PROBLEM TO SOLVE: From the first record below to the last, retype each one exactly.

[Dataset entries]
● ● ● ● ● ● ●

`src/rtl/mem_arbiter.sv`:
```
// mem_arbiter: two-port fetch/data arbiter sequencing grant, access, response onto a single-port mem.
// Optional round-robin tie-break with MEM_ARB_RR_EN; default is fixed data-over-fetch priority.
module mem_arbiter #(
    parameter int AW = 32,
    parameter int DW = 32
) (
    input  logic          clk,
    input  logic          reset,
    input  logic          i_req,
    input  logic [AW-1:0] i_addr,
    output logic          i_gnt,
    output logic          i_valid,
    output logic [DW-1:0] i_data,
    output logic          i_err,
    input  logic          d_req,
    input  logic          d_we,
    input  logic [AW-1:0] d_addr,
    input  logic [DW-1:0] d_wdata,
    output logic          d_gnt,
    output logic          d_valid,
    output logic [DW-1:0] d_rdata,
    output logic          d_err,
    output logic [AW-1:0] m_address,
    output logic [DW-1:0] m_memIn,
    output logic          m_read,
    output logic          m_write,
    input  logic [DW-1:0] m_memOut
);
    typedef enum logic [1:0] {IDLE, ACCESS, RESP} state_t;

    state_t        state_q, state_d;
    logic [AW-1:0] addr_q, addr_d;
    logic [DW-1:0] wdata_q, wdata_d;
    logic [DW-1:0] i_data_q, i_data_d;
    logic [DW-1:0] d_rdata_q, d_rdata_d;
    logic [DW-1:0] resp;
    logic          we_q, we_d;
    logic          owner_q, owner_d;
    logic          err_q, err_d;
    logic          pick_d;
    logic          can_gnt;

`ifdef MEM_ARB_RR_EN
    logic last_q, last_d;
    assign pick_d = d_req && (!i_req || !last_q);
`else
    assign pick_d = d_req;
`endif

    assign can_gnt   = (state_q == IDLE) && !reset;
    assign i_gnt     = can_gnt && i_req && !pick_d;
    assign d_gnt     = can_gnt && pick_d;
    assign i_valid   = (state_q == RESP) && !owner_q && !reset;
    assign d_valid   = (state_q == RESP) && owner_q && !reset;
    assign i_err     = i_valid && err_q;
    assign d_err     = d_valid && err_q;
    assign i_data    = i_data_q;
    assign d_rdata   = d_rdata_q;
    assign m_address = addr_q;
    assign m_memIn   = wdata_q;
    assign m_read    = (state_q == ACCESS) && !we_q && !reset;
    assign m_write   = (state_q == ACCESS) && we_q && !reset;
    assign resp      = we_q ? '0 : m_memOut;

    always_comb begin
        state_d   = state_q;
        addr_d    = addr_q;
        wdata_d   = wdata_q;
        we_d      = we_q;
        owner_d   = owner_q;
        err_d     = err_q;
        i_data_d  = i_data_q;
        d_rdata_d = d_rdata_q;
`ifdef MEM_ARB_RR_EN
        last_d    = last_q;
`endif
        if (state_q == IDLE && (i_req || d_req)) begin
            owner_d = pick_d;
            addr_d  = pick_d ? d_addr : i_addr;
            wdata_d = pick_d ? d_wdata : '0;
            we_d    = pick_d && d_we;
            err_d   = addr_d[1:0] != 2'b00;
            state_d = err_d ? RESP : ACCESS;
`ifdef MEM_ARB_RR_EN
            last_d  = pick_d;
`endif
        end else if (state_q == ACCESS) begin
            d_rdata_d = owner_q ? resp : d_rdata_q;
            i_data_d  = owner_q ? i_data_q : resp;
            state_d   = RESP;
        end else if (state_q == RESP) begin
            state_d = IDLE;
        end
    end

    always_ff @(posedge clk) begin
        if (reset) begin
            state_q   <= IDLE;
            addr_q    <= '0;
            wdata_q   <= '0;
            we_q      <= 1'b0;
            owner_q   <= 1'b0;
            err_q     <= 1'b0;
            i_data_q  <= '0;
            d_rdata_q <= '0;
`ifdef MEM_ARB_RR_EN
            last_q    <= 1'b1;
`endif
        end else begin
            state_q   <= state_d;
            addr_q    <= addr_d;
            wdata_q   <= wdata_d;
            we_q      <= we_d;
            owner_q   <= owner_d;
            err_q     <= err_d;
            i_data_q  <= i_data_d;
            d_rdata_q <= d_rdata_d;
`ifdef MEM_ARB_RR_EN
            last_q    <= last_d;
`endif
        end
    end
endmodule

```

● ● ● ● ● ● ●

EXERCISE RESULT:
`src/rtl/mem_arbiter.sv`:
```
// mem_arbiter: two-port fetch/data arbiter sequencing grant, access, response onto a single-port mem.
// Optional round-robin tie-break with MEM_ARB_RR_EN; default is fixed data-over-fetch priority.
module mem_arbiter #(
    parameter int AW = 32,
    parameter int DW = 32
) (
    input  logic          clk,
    input  logic          reset,
    input  logic          i_req,
    input  logic [AW-1:0] i_addr,
    output logic          i_gnt,
    output logic          i_valid,
    output logic [DW-1:0] i_data,
    output logic          i_err,
    input  logic          d_req,
    input  logic          d_we,
    input  logic [AW-1:0] d_addr,
    input  logic [DW-1:0] d_wdata,
    output logic          d_gnt,
    output logic          d_valid,
    output logic [DW-1:0] d_rdata,
    output logic          d_err,
    output logic [AW-1:0] m_address,
    output logic [DW-1:0] m_memIn,
    output logic          m_read,
    output logic          m_write,
    input  logic [DW-1:0] m_memOut
);
    typedef enum logic [1:0] {IDLE, ACCESS, RESP} state_t;

    state_t        state_q, state_d;
    logic [AW-1:0] addr_q, addr_d;
    logic [DW-1:0] wdata_q, wdata_d;
    logic [DW-1:0] i_data_q, i_data_d;
    logic [DW-1:0] d_rdata_q, d_rdata_d;
    logic [DW-1:0] resp;
    logic          we_q, we_d;
    logic          owner_q, owner_d;
    logic          err_q, err_d;
    logic          pick_d;
    logic          can_gnt;

`ifdef MEM_ARB_RR_EN
    logic last_q, last_d;
    assign pick_d = d_req && (!i_req || !last_q);
`else
    assign pick_d = d_req;
`endif

    assign can_gnt   = (state_q == IDLE) && !reset;
    assign i_gnt     = can_gnt && i_req && !pick_d;
    assign d_gnt     = can_gnt && pick_d;
    assign i_valid   = (state_q == RESP) && !owner_q && !reset;
    assign d_valid   = (state_q == RESP) && owner_q && !reset;
    assign i_err     = i_valid && err_q;
    assign d_err     = d_valid && err_q;
    assign i_data    = i_data_q;
    assign d_rdata   = d_rdata_q;
    assign m_address = addr_q;
    assign m_memIn   = wdata_q;
    assign m_read    = (state_q == ACCESS) && !we_q && !reset;
    assign m_write   = (state_q == ACCESS) && we_q && !reset;
    assign resp      = we_q ? '0 : m_memOut;

    always_comb begin
        state_d   = state_q;
        addr_d    = addr_q;
        wdata_d   = wdata_q;
        we_d      = we_q;
        owner_d   = owner_q;
        err_d     = err_q;
        i_data_d  = i_data_q;
        d_rdata_d = d_rdata_q;
`ifdef MEM_ARB_RR_EN
        last_d    = last_q;
`endif
        if (state_q == IDLE && (i_req || d_req)) begin
            owner_d = pick_d;
            addr_d  = pick_d ? d_addr : i_addr;
            wdata_d = pick_d ? d_wdata : '0;
            we_d    = pick_d && d_we;
            err_d   = addr_d[1:0] != 2'b00;
            state_d = err_d ? RESP : ACCESS;
`ifdef MEM_ARB_RR_EN
            last_d  = pick_d;
`endif
        end else if (state_q == ACCESS) begin
            d_rdata_d = owner_q ? resp : d_rdata_q;
            i_data_d  = owner_q ? i_data_q : resp;
            state_d   = RESP;
        end else if (state_q == RESP) begin
            state_d = IDLE;
        end
    end

    always_ff @(posedge clk) begin
        if (reset) begin
            state_q   <= IDLE;
            addr_q    <= '0;
            wdata_q   <= '0;
            we_q      <= 1'b0;
            owner_q   <= 1'b0;
            err_q     <= 1'b0;
            i_data_q  <= '0;
            d_rdata_q <= '0;
`ifdef MEM_ARB_RR_EN
            last_q    <= 1'b1;
`endif
        end else begin
            state_q   <= state_d;
            addr_q    <= addr_d;
            wdata_q   <= wdata_d;
            we_q      <= we_d;
            owner_q   <= owner_d;
            err_q     <= err_d;
            i_data_q  <= i_data_d;
            d_rdata_q <= d_rdata_d;
`ifdef MEM_ARB_RR_EN
            last_q    <= last_d;
`endif
        end
    end
endmodule

```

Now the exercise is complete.